Zema participou da sabatina da GloboNews nesta quinta-feiraReprodução / GloboNews
"Eu irei lá quantas vezes forem necessárias, junto com os setores envolvidos, para conversar com o presidente, com os parlamentares e fazer o que for melhor para o Brasil. E também começar a ver o que o Brasil pode fazer de sanções também. Nós não vamos ser capachos dos Estados Unidos nem de ninguém", declarou. Zema, que, no entanto, não detalhou quais setores retaliaria.
Embora tenha criticado a forma como o presidente Luiz Inácio Lula da Silva (PT) se relaciona com o governo norte-americano, Zema classificou Trump como "imprevisível" e chamou o republicano de "fanfarrão".

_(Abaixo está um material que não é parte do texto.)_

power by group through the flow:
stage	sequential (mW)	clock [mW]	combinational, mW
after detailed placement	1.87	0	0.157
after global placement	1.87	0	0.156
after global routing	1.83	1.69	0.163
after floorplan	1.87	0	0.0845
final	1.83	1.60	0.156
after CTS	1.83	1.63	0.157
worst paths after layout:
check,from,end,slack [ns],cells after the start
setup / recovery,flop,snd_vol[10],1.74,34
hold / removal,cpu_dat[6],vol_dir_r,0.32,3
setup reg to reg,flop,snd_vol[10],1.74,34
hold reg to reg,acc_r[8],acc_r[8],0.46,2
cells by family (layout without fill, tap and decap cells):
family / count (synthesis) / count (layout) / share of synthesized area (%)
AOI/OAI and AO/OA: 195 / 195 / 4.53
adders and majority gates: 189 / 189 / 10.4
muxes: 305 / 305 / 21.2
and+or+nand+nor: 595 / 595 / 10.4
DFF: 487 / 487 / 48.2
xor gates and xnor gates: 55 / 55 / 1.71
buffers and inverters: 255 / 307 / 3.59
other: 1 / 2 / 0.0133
## config.mk

```make
export PLATFORM = sky130hd
export DESIGN_NAME = lead_count_normalizer_flat
export DESIGN_NICKNAME = d
export VERILOG_FILES = /design/src/rtl/lead_count_normalizer_if.sv /design/src/rtl/lead_count_normalizer.sv /design/src/flat_wrapper.sv
export SDC_FILE = /design/constraint.sdc
export NUM_CORES = 1
export LEC_CHECK = 0
export ABC_AREA = 1
export ABC_CLOCK_PERIOD_IN_PS = 4000
export BUFFER_PORTS_ARGS = -buffer_cell sky130_fd_sc_hd__buf_4
export CAP_MARGIN = 40
export CORE_UTILIZATION = 30
export DETAILED_ROUTE_END_ITERATION = 8
export REMOVE_ABC_BUFFERS = 1
export SETUP_SLACK_MARGIN = 0.15
export SLEW_MARGIN = 25
export SYNTH_ARGS = -nofsm -noshare
export SYNTH_HDL_FRONTEND = slang
export SYNTH_SLANG_ARGS = --single-unit
```

## constraint.sdc

```tcl
create_clock -name clk -period 4 [get_ports clk]
set_clock_uncertainty 0.1 [all_clocks]
set_input_delay 0.6 -clock clk [delete_from_list [all_inputs] [get_ports clk]]
set_output_delay 0.6 -clock clk [all_outputs]
set_load 0.1 [all_outputs]
```
`src/rtl/music_seq_pkg.sv`:
```
// Shared types and constants for the music sequencer: FSM states, ROM entry
// layout and tempo encodings.
package music_seq_pkg;

  typedef enum logic [2:0] {
    ST_IDLE,
    ST_FETCH,
    ST_LOAD,
    ST_PLAY,
    ST_GAP,
    ST_PAUSED,
    ST_DONE
  } seq_state_t;

  localparam int BEATS_W          = 4;
  localparam int DEFAULT_PERIOD_W = 24;
  localparam logic [BEATS_W-1:0] END_BEATS = '0;

  localparam logic [1:0] TEMPO_SLOW    = 2'b00;
  localparam logic [1:0] TEMPO_NORMAL  = 2'b01;
  localparam logic [1:0] TEMPO_FAST    = 2'b10;
  localparam logic [1:0] TEMPO_FASTEST = 2'b11;

  function automatic int entry_width(input int period_w);
    return period_w + BEATS_W;
  endfunction

endpackage

```
`src/rtl/music_rom.sv`:
```
// Note ROM of {period, beats} entries with a registered (1-cycle) read.
// TEST_SONG selects a short phrase instead of the production song.
module music_rom
  import music_seq_pkg::*;
#(
  parameter int ROM_DEPTH = 32,
  parameter int PERIOD_W  = DEFAULT_PERIOD_W,
  parameter bit TEST_SONG = 1'b0,
  localparam int ADDR_W   = $clog2(ROM_DEPTH),
  localparam int ENTRY_W  = entry_width(PERIOD_W)
) (
  input  logic               clk,
  input  logic [ADDR_W-1:0]  addr,
  output logic [ENTRY_W-1:0] data
);

  logic [ENTRY_W-1:0] word;

  function automatic logic [ENTRY_W-1:0] entry(input int period, input int beats);
    return {PERIOD_W'(period), BEATS_W'(beats)};
  endfunction

  // Unlisted addresses decode to zero, i.e. the end-of-song marker.
  always_comb begin
    word = '0;
    if (TEST_SONG) begin
      case (addr)
        ADDR_W'(0): word = entry(100, 1);
        ADDR_W'(1): word = entry(0, 2);
        ADDR_W'(2): word = entry(200, 1);
        default:    word = '0;
      endcase
    end else begin
      case (addr)
        ADDR_W'(0):  word = entry(63073, 1);  // C4
        ADDR_W'(1):  word = entry(63073, 1);
        ADDR_W'(2):  word = entry(42092, 1);  // G4
        ADDR_W'(3):  word = entry(42092, 1);
        ADDR_W'(4):  word = entry(37500, 1);  // A4
        ADDR_W'(5):  word = entry(37500, 1);
        ADDR_W'(6):  word = entry(42092, 2);
        ADDR_W'(7):  word = entry(47250, 1);  // F4
        ADDR_W'(8):  word = entry(47250, 1);
        ADDR_W'(9):  word = entry(50060, 1);  // E4
        ADDR_W'(10): word = entry(50060, 1);
        ADDR_W'(11): word = entry(56180, 1);  // D4
        ADDR_W'(12): word = entry(56180, 1);
        ADDR_W'(13): word = entry(63073, 2);
        ADDR_W'(14): word = entry(0, 2);      // closing rest
        default:     word = '0;
      endcase
    end
  end

  always_ff @(posedge clk) begin
    data <= word;
  end

endmodule

```
`src/rtl/music_sequencer.sv`:
```
// Steps through the note ROM and drives the tone generator's period/enable.
// Define MUSIC_SEQ_GAP_EN for a silent gap between notes (staccato); otherwise legato.
module music_sequencer
  import music_seq_pkg::*;
#(
  parameter int BEAT_CYCLES = 8_250_000,
  parameter int GAP_CYCLES  = 330_000,
  parameter int ROM_DEPTH   = 32,
  parameter int PERIOD_W    = DEFAULT_PERIOD_W,
  parameter bit TEST_SONG   = 1'b0,
  localparam int ADDR_W     = $clog2(ROM_DEPTH)
) (
  input  logic                clk,
  input  logic                rst,
  input  logic                start,
  input  logic                pause,
  input  logic                stop,
  input  logic                loop_en,
  input  logic [1:0]          tempo,
  output logic [PERIOD_W-1:0] tone_period,
  output logic                tone_enable,
  output logic [ADDR_W-1:0]   note_index,
  output logic                busy,
  output logic                done
);

  localparam int ENTRY_W = entry_width(PERIOD_W);
  localparam int DUR_W   = $clog2(15 * 2 * BEAT_CYCLES);

  // The fastest tempo needs at least one cycle per beat, and a gap of at least one cycle.
  if (BEAT_CYCLES < 4 || GAP_CYCLES < 1) begin : g_bad_cfg
    $error("music_sequencer: BEAT_CYCLES must be >= 4 and GAP_CYCLES >= 1");
  end

  seq_state_t          state_reg, state_next, saved_reg, saved_next, step_state;
  logic [DUR_W-1:0]    dur_cnt_reg, dur_cnt_next, step_dur;
  logic [ADDR_W-1:0]   addr_reg, addr_next, step_addr;
  logic [PERIOD_W-1:0] period_reg, period_next, step_period;
  logic                enable_reg, enable_next, step_enable;
  logic [ENTRY_W-1:0]  rom_data;
  logic [PERIOD_W-1:0] rom_period;
  logic [BEATS_W-1:0]  rom_beats;
  logic [DUR_W-1:0]    beat_len, note_cycles;
`ifdef MUSIC_SEQ_GAP_EN
  localparam int GAP_W = $clog2(GAP_CYCLES + 1);
  logic [GAP_W-1:0]    gap_cnt_reg, gap_cnt_next, step_gap;
`endif

  music_rom #(
    .ROM_DEPTH (ROM_DEPTH),
    .PERIOD_W  (PERIOD_W),
    .TEST_SONG (TEST_SONG)
  ) u_rom (
    .clk  (clk),
    .addr (addr_reg),
    .data (rom_data)
  );

  assign rom_period = rom_data[ENTRY_W-1:BEATS_W];
  assign rom_beats  = rom_data[BEATS_W-1:0];

  always_comb begin
    case (tempo)
      TEMPO_SLOW:   beat_len = DUR_W'(2 * BEAT_CYCLES);
      TEMPO_NORMAL: beat_len = DUR_W'(BEAT_CYCLES);
      TEMPO_FAST:   beat_len = DUR_W'(BEAT_CYCLES / 2);
      default:      beat_len = DUR_W'(BEAT_CYCLES / 4);
    endcase
  end

  assign note_cycles = DUR_W'(rom_beats) * beat_len;

  // step_* is what the running state would do this edge; pause/stop/start then
  // decide whether that step is taken, deferred behind PAUSED, or overridden.
  always_comb begin
    step_state  = state_reg;
    step_dur    = dur_cnt_reg;
    step_addr   = addr_reg;
    step_period = period_reg;
    step_enable = enable_reg;
`ifdef MUSIC_SEQ_GAP_EN
    step_gap    = gap_cnt_reg;
`endif
    case (state_reg)
      ST_FETCH: step_state = ST_LOAD;
      ST_LOAD: begin
        if (rom_beats == END_BEATS) begin
          if (loop_en) begin
            step_addr  = '0;
            step_state = ST_FETCH;
          end else begin
            step_state = ST_DONE;
          end
        end else begin
          step_period = rom_period;
          step_enable = (rom_period != '0);
          step_dur    = note_cycles - 1'b1;
          step_state  = ST_PLAY;
        end
      end
      ST_PLAY: begin
        if (dur_cnt_reg == '0) begin
`ifdef MUSIC_SEQ_GAP_EN
          step_enable = 1'b0;
          step_gap    = GAP_W'(GAP_CYCLES - 1);
          step_state  = ST_GAP;
`else
          step_addr   = addr_reg + 1'b1;
          step_state  = ST_FETCH;
`endif
        end else begin
          step_dur = dur_cnt_reg - 1'b1;
        end
      end
`ifdef MUSIC_SEQ_GAP_EN
      ST_GAP: begin
        if (gap_cnt_reg == '0) begin
          step_addr  = addr_reg + 1'b1;
          step_state = ST_FETCH;
        end else begin
          step_gap = gap_cnt_reg - 1'b1;
        end
      end
`endif
      default: ;
    endcase

    state_next   = state_reg;
    saved_next   = saved_reg;
    dur_cnt_next = dur_cnt_reg;
    addr_next    = addr_reg;
    period_next  = period_reg;
    enable_next  = enable_reg;
`ifdef MUSIC_SEQ_GAP_EN
    gap_cnt_next = gap_cnt_reg;
`endif
    if (state_reg == ST_DONE) begin
      state_next  = ST_IDLE;
      period_next = '0;
    end else if (state_reg == ST_IDLE) begin
      if (start) begin
        addr_next  = '0;
        state_next = ST_FETCH;
      end
    end else if (stop) begin
      state_next  = ST_DONE;
      enable_next = 1'b0;
    end else if (state_reg == ST_PAUSED) begin
      if (pause) begin
        state_next  = saved_reg;
        enable_next = (saved_reg == ST_PLAY) && (period_reg != '0);
      end
    end else begin
      // The pulse cycle itself still counts, so a paused note keeps its full length.
      state_next   = step_state;
      dur_cnt_next = step_dur;
      addr_next    = step_addr;
      period_next  = step_period;
      enable_next  = step_enable;
`ifdef MUSIC_SEQ_GAP_EN
      gap_cnt_next = step_gap;
`endif
      if (step_state == ST_DONE) begin
        enable_next = 1'b0;
      end else if (pause) begin
        saved_next  = step_state;
        state_next  = ST_PAUSED;
        enable_next = 1'b0;
      end
    end
  end

  always_ff @(posedge clk or posedge rst) begin
    if (rst) begin
      state_reg   <= ST_IDLE;
      saved_reg   <= ST_IDLE;
      dur_cnt_reg <= '0;
      addr_reg    <= '0;
      period_reg  <= '0;
      enable_reg  <= 1'b0;
`ifdef MUSIC_SEQ_GAP_EN
      gap_cnt_reg <= '0;
`endif
    end else begin
      state_reg   <= state_next;
      saved_reg   <= saved_next;
      dur_cnt_reg <= dur_cnt_next;
      addr_reg    <= addr_next;
      period_reg  <= period_next;
      enable_reg  <= enable_next;
`ifdef MUSIC_SEQ_GAP_EN
      gap_cnt_reg <= gap_cnt_next;
`endif
    end
  end

  assign tone_period = period_reg;
  assign tone_enable = enable_reg;
  assign note_index  = addr_reg;
  assign busy        = (state_reg != ST_IDLE);
  assign done        = (state_reg == ST_DONE);

endmodule

```
$ cat src/rtl/fetch_pkg.sv
// fetch_pkg: shared definitions for the fetch PC generator.
//   fetch_state_e - sequencer states (BOOT, RUN, REDIRECT)
//   INSTR_BYTES   - sequential fetch stride in bytes
//   CTR_W         - width of the performance counters
package fetch_pkg;

  localparam int INSTR_BYTES = 4;
  localparam int CTR_W       = 32;

  typedef enum logic [1:0] {
    ST_BOOT     = 2'd0,
    ST_RUN      = 2'd1,
    ST_REDIRECT = 2'd2
  } fetch_state_e;

endpackage

$ cat src/rtl/fetch_perf_ctr.sv
// fetch_perf_ctr: saturating event counter.
// Ports:
//   clk     - clock, rising edge
//   reset   - synchronous active-high reset, clears the count
//   inc_i   - count one event this cycle
//   count_o - registered count, holds at all-ones once reached
module fetch_perf_ctr
  import fetch_pkg::*;
(
  input  logic             clk,
  input  logic             reset,
  input  logic             inc_i,
  output logic [CTR_W-1:0] count_o
);

  logic [CTR_W-1:0] count_q, count_d;

  always_comb begin
    count_d = count_q;
    if (inc_i && (count_q != '1)) begin
      count_d = count_q + CTR_W'(1);
    end
  end

  always_ff @(posedge clk) begin
    if (reset) begin
      count_q <= '0;
    end else begin
      count_q <= count_d;
    end
  end

  assign count_o = count_q;

endmodule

"Nós temos de lembrar que nós temos lá nos Estados Unidos um presidente imprevisível e um tanto quanto fanfarrão, que é uma pessoa que está causando turbulências em boa parte do mundo e que em breve, provavelmente, não estará lá mais", disse ele.
Questionado se via responsabilidade da família Bolsonaro pelo tarifaço, o candidato do Novo respondeu: "Com toda certeza. Se ele o ex-deputado Eduardo Bolsonaro pode contribuir e gosta tanto, deveria ter feito bem para os brasileiros. Fica aí um empurrando para o outro."